- _WHAT YOU WILL DO_
Given the material below, output exactly the lines from the line with "sky130_fd_sc_hd__nand3b_1 | 8 | 60.1" to the line with "sky130_fd_sc_hd__o22ai_1 | 32 | 200", both ends included, and no other lines.

--- RECORD EXTRACTS ---

File: src/rtl/rob_pkg.sv
package rob_pkg;
  typedef enum logic [1:0] {
    SLOT_FREE = 2'd0,
    SLOT_WAIT = 2'd1,
    SLOT_DONE = 2'd2
  } slot_st_e;
endpackage

File: src/rtl/rob_ptr.sv
module rob_ptr #(
  parameter int W = 2
) (
  input  logic         clk_i,
  input  logic         rst_ni,
  input  logic         adv_i,
  output logic [W-1:0] ptr_o
);
  always_ff @(posedge clk_i or negedge rst_ni) begin
    if (!rst_ni)    ptr_o <= '0;
    else if (adv_i) ptr_o <= ptr_o + 1'b1;
  end


  step_one_chk: assert property (@(posedge clk_i) disable iff (!rst_ni)
    adv_i |=> ptr_o == W'($past(ptr_o) + 1'b1));
  hold_chk: assert property (@(posedge clk_i) disable iff (!rst_ni)
    !adv_i |=> $stable(ptr_o));
endmodule

File: src/rtl/rob_slot.sv
module rob_slot
  import rob_pkg::*;
#(
  parameter int DATA_W = 32
) (
  input  logic              clk_i,
  input  logic              rst_ni,
  input  logic              rsv_i,
  input  logic              cpl_i,
  input  logic              drn_i,
  input  logic [DATA_W-1:0] data_i,
  output slot_st_e          state_o,
  output logic [DATA_W-1:0] data_o
);
  always_ff @(posedge clk_i or negedge rst_ni) begin
    if (!rst_ni) begin
      state_o <= SLOT_FREE;
      data_o  <= '0;
    end else begin
      if (drn_i) state_o <= SLOT_FREE;
      if (rsv_i) state_o <= SLOT_WAIT;
      if (cpl_i) begin
        state_o <= SLOT_DONE;
        data_o  <= data_i;
      end
    end
  end


  cpl_on_wait_chk: assert property (@(posedge clk_i) disable iff (!rst_ni)
    cpl_i |-> state_o == SLOT_WAIT);

  rsv_on_free_chk: assert property (@(posedge clk_i) disable iff (!rst_ni)
    rsv_i |-> state_o == SLOT_FREE);

  drn_frees_chk: assert property (@(posedge clk_i) disable iff (!rst_ni)
    drn_i |=> state_o == SLOT_FREE);

  drn_on_done_chk: assert property (@(posedge clk_i) disable iff (!rst_ni)
    drn_i |-> state_o == SLOT_DONE);
endmodule

File: src/rtl/cmpl_rob.sv
module cmpl_rob
  import rob_pkg::*;
#(
  parameter int SLOTS  = 8,
  parameter int DATA_W = 32,
  localparam int TOK_W = $clog2(SLOTS)
) (
  input  logic              clk_i,
  input  logic              rst_ni,
  input  logic              rsv_valid_i,
  output logic              rsv_ready_o,
  output logic [TOK_W-1:0]  rsv_tok_o,
  input  logic              cpl_valid_i,
  output logic              cpl_ready_o,
  input  logic [TOK_W-1:0]  cpl_tok_i,
  input  logic [DATA_W-1:0] cpl_data_i,
  output logic              drn_valid_o,
  input  logic              drn_ready_i,
  output logic [DATA_W-1:0] drn_data_o
);
  slot_st_e          st_q  [SLOTS];
  logic [DATA_W-1:0] dat_q [SLOTS];
  logic [SLOTS-1:0]  busy;
  logic [TOK_W-1:0]  drn_ptr;
  logic              rsv_fire, drn_fire;

  // round-robin order means the slot under the reserve pointer is free iff not full
  assign rsv_ready_o = (st_q[rsv_tok_o] == SLOT_FREE);
  assign drn_valid_o = (st_q[drn_ptr] == SLOT_DONE);
  assign drn_data_o  = dat_q[drn_ptr];
  assign cpl_ready_o = 1'b1;
  assign rsv_fire    = rsv_valid_i && rsv_ready_o;
  assign drn_fire    = drn_valid_o && drn_ready_i;

  rob_ptr #(.W(TOK_W)) u_rsv_ptr (
    .clk_i (clk_i), .rst_ni (rst_ni), .adv_i (rsv_fire), .ptr_o (rsv_tok_o)
  );

  rob_ptr #(.W(TOK_W)) u_drn_ptr (
    .clk_i (clk_i), .rst_ni (rst_ni), .adv_i (drn_fire), .ptr_o (drn_ptr)
  );

  for (genvar i = 0; i < SLOTS; i++) begin : g_slot
    rob_slot #(.DATA_W(DATA_W)) u_slot (
      .clk_i   (clk_i),
      .rst_ni  (rst_ni),
      .rsv_i   (rsv_fire && rsv_tok_o == TOK_W'(i)),
      .cpl_i   (cpl_valid_i && cpl_tok_i == TOK_W'(i)),
      .drn_i   (drn_fire && drn_ptr == TOK_W'(i)),
      .data_i  (cpl_data_i),
      .state_o (st_q[i]),
      .data_o  (dat_q[i])
    );
    assign busy[i] = (st_q[i] != SLOT_FREE);
  end


  full_refuse_chk: assert property (@(posedge clk_i) disable iff (!rst_ni)
    !rsv_ready_o |-> &busy);

  empty_chk: assert property (@(posedge clk_i) disable iff (!rst_ni)
    (rsv_tok_o == drn_ptr && rsv_ready_o) |-> busy == '0);

  drn_hold_chk: assert property (@(posedge clk_i) disable iff (!rst_ni)
    (drn_valid_o && !drn_ready_i) |=> drn_valid_o && $stable(drn_data_o));

  cpl_ready_chk: assert property (@(posedge clk_i) disable iff (!rst_ni)
    cpl_ready_o);
endmodule

File: config.mk
export PLATFORM = sky130hd
export DESIGN_NAME = cmpl_rob
export DESIGN_NICKNAME = d
export VERILOG_FILES = /design/src/rtl/rob_pkg.sv /design/src/rtl/rob_ptr.sv /design/src/rtl/rob_slot.sv /design/src/rtl/cmpl_rob.sv
export SDC_FILE = /design/constraint.sdc
export NUM_CORES = 1
export LEC_CHECK = 0
export ABC_AREA = 1
export CAP_MARGIN = 10
export CORE_MARGIN = 10
export CORE_UTILIZATION = 35
export CTS_CLUSTER_DIAMETER = 120
export CTS_CLUSTER_SIZE = 20
export DETAILED_ROUTE_END_ITERATION = 8
export MAX_ROUTING_LAYER = met4
export PLACE_DENSITY_LB_ADDON = 0.15
export SLEW_MARGIN = 30
export SYNTH_ARGS = -nofsm -noshare
export SYNTH_HDL_FRONTEND = slang
export SYNTH_SLANG_ARGS = --single-unit
File: constraint.sdc
create_clock -name clk_i -period 3.2 [get_ports clk_i]
set_input_delay 0.64 -clock clk_i [delete_from_list [all_inputs] [get_ports clk_i]]
set_output_delay 0.64 -clock clk_i [all_outputs]
set_load 0.02 [all_outputs]
# Word level (Yosys, flattened, before mapping)
# Index checks and enable logic that the tools add are counted.
# word_totals
word_cells,117
input_bits,40
register_bits,278
out_inout_bits,38
# op_classes
order_cmp,2
eq_ne,22
reduce_logical,38
add_sub_neg,2
muxes,33
bitwise_logic,2
# ops
cell,n
$bmux 32 s3,1
$mux 32,2
$mux 2,28
$eq 3x3->1 const B,12
$logic_and 1x1->1,26
$reduce_bool 3->1,8
$eq 3x2->1 const B,6
$bmux 2 s3,2
$eq 3x1->1 const B,3
$logic_not 3->1,3
$ge 4x4->1 const B,2
$not 3->4,2
$add 3x1->3 const B,2
$eq 2x2->1 const B,1
$logic_not 2->1,1

# Longest topological paths before layout
# Gate-level depths: netlist (run 1).
# logic_depth
depth_word,10
mapped_depth,10
ltp_nobuf,9

# Hierarchy
# From an unflattened synthesis (run 1), not the netlist that was laid out.
# hier_totals
hier_cells,1755
hier_area_um2,13728.2
# modules_own_cells
mod,area_per_inst_um2,n_inst,cells_each,seq_area_each_um2
rob_slot,1380.1,8,144,850.8
cmpl_rob,2422.3,1,575,0.0
rob_ptr,132.6,2,14,75.1

# Least setup slack after synthesis (run 1)
# Ideal clock, no wire load.
# synth_path
kind,flip-flop to output port
start,register u_drn_ptr.ptr_o[0]
end,output port drn_data_o[25]
required_ns,2.560
n_path_buf,3
stages_incl_launch_ff,9
arrival_ns,1.488
path_slack_ns,1.072
cell_sequence,dfrtp_1 inv_2 buf_6 buf_4 buf_4 nor2_1 o22ai_1 nor2_1 a31oi_1
# synth_via
elab_chain_len,4
# synth_lines
element,line,rtl
from (decl),rob_ptr.sv:7,output logic [W-1:0] ptr_o
from (signal assigned),rob_ptr.sv:11,else if (adv_i) ptr_o <= ptr_o + 1'b1;
$not 3->4 (not written as such),cmpl_rob.sv:30,assign drn_data_o = dat_q[drn_ptr];
$bmux 32 s3,cmpl_rob.sv:30,
$mux 32 (not written as such) (2 in a row),cmpl_rob.sv:30,
to (decl),cmpl_rob.sv:19,output logic [DATA_W-1:0] drn_data_o
# Every way passes these cells. The select of a mux whose other input is x is not followed.

# Final worst setup path (run 1)
# layout_path
start,register u_drn_ptr.ptr_o[0]
end,output port drn_data_o[2]
# Same word-level chain as after synthesis.

==> results of run 1 <==
-- metal layers --
layer	track usage (%)	up-vias	share of wire, %
met5	-	-	0
met4	2.37	0	0.96
met3	1.63	29	3.5
met2	25.0	154	44
met1	23.4	4968	51
li1	-	5012	-
-- logic make-up after synthesis --
group | Yosys count | synth area share, %
compound gates | 460 | 19.2
xor+xnor | 2 | 0.137
fa+ha+maj | 12 | 1.17
buf+inv | 208 | 7.32
flops | 278 | 54.4
other cells | 1 | 0.0293
simple gates | 557 | 17.7
-- cell type report --
type | count | area [µm²]
tap | 461 | 577
sequential | 278 | 6970
multi-input combinational | 1032 | 4920
clock inverter | 1 | 8.76
clock buffer | 20 | 447
inverter | 98 | 369
fill | 3671 | 21300
timing repair buffer | 103 | 1200
-- cell usage after synthesis --
cell | n | area, µm²
sky130_fd_sc_hd__a21oi_1 | 10 | 50.1
sky130_fd_sc_hd__a31oi_1 | 32 | 200
sky130_fd_sc_hd__buf_1 | 4 | 15.0
sky130_fd_sc_hd__buf_2 | 65 | 325
sky130_fd_sc_hd__buf_4 | 5 | 37.5
sky130_fd_sc_hd__buf_6 | 7 | 78.8
sky130_fd_sc_hd__clkbuf_1 | 27 | 101
sky130_fd_sc_hd__clkbuf_2 | 2 | 10.0
sky130_fd_sc_hd__clkinv_2 | 1 | 5.00
sky130_fd_sc_hd__conb_1 | 1 | 3.75
sky130_fd_sc_hd__dfrtp_1 | 278 | 6960
sky130_fd_sc_hd__ha_1 | 12 | 150
sky130_fd_sc_hd__inv_1 | 91 | 342
sky130_fd_sc_hd__inv_2 | 6 | 22.5
sky130_fd_sc_hd__nand2_1 | 324 | 1220
sky130_fd_sc_hd__nand2_2 | 2 | 12.5
sky130_fd_sc_hd__nand2_4 | 1 | 11.3
sky130_fd_sc_hd__nand2_8 | 1 | 20.0
sky130_fd_sc_hd__nand3_1 | 26 | 130
sky130_fd_sc_hd__nand3_2 | 10 | 100
sky130_fd_sc_hd__nand3_4 | 1 | 17.5
sky130_fd_sc_hd__nand3b_1 | 8 | 60.1
sky130_fd_sc_hd__nor2_1 | 179 | 672
sky130_fd_sc_hd__nor2_2 | 5 | 31.3
sky130_fd_sc_hd__o211ai_1 | 32 | 240
sky130_fd_sc_hd__o21ai_0 | 263 | 1320
sky130_fd_sc_hd__o21ai_1 | 91 | 455
sky130_fd_sc_hd__o22ai_1 | 32 | 200
sky130_fd_sc_hd__xor2_1 | 2 | 17.5
-- power by group --
part	total (mW)	internal, mW	switching [mW]
clock	2.18	0.994	1.19
sequential	4.73	4.26	0.463
combinational	5.61	2.10	3.51
-- how the worst max path moves through the flow --
stage	to	slack, ns	depth (start not counted)
floorplan	drn_data_o[25]	1.07	8
global placement	drn_data_o[2]	0.36	7
detailed placement	drn_data_o[2]	0.36	7
CTS	drn_data_o[4]	0.0008	7
global route	drn_data_o[1]	0.007	7
finish	drn_data_o[2]	0.09	7
-- timing repair --
action                                  4_1_cts  5_1_grt
buffers inserted                              0        0
cloned                                        2        0
gates resized for setup                      31       12
endpoints found under the setup margin       30        8
hold buffers                                  0        0
hold endpoints to repair                      0        0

---

- _EXERCISE SOLUTION_
sky130_fd_sc_hd__nand3b_1 | 8 | 60.1
sky130_fd_sc_hd__nor2_1 | 179 | 672
sky130_fd_sc_hd__nor2_2 | 5 | 31.3
sky130_fd_sc_hd__o211ai_1 | 32 | 240
sky130_fd_sc_hd__o21ai_0 | 263 | 1320
sky130_fd_sc_hd__o21ai_1 | 91 | 455
sky130_fd_sc_hd__o22ai_1 | 32 | 200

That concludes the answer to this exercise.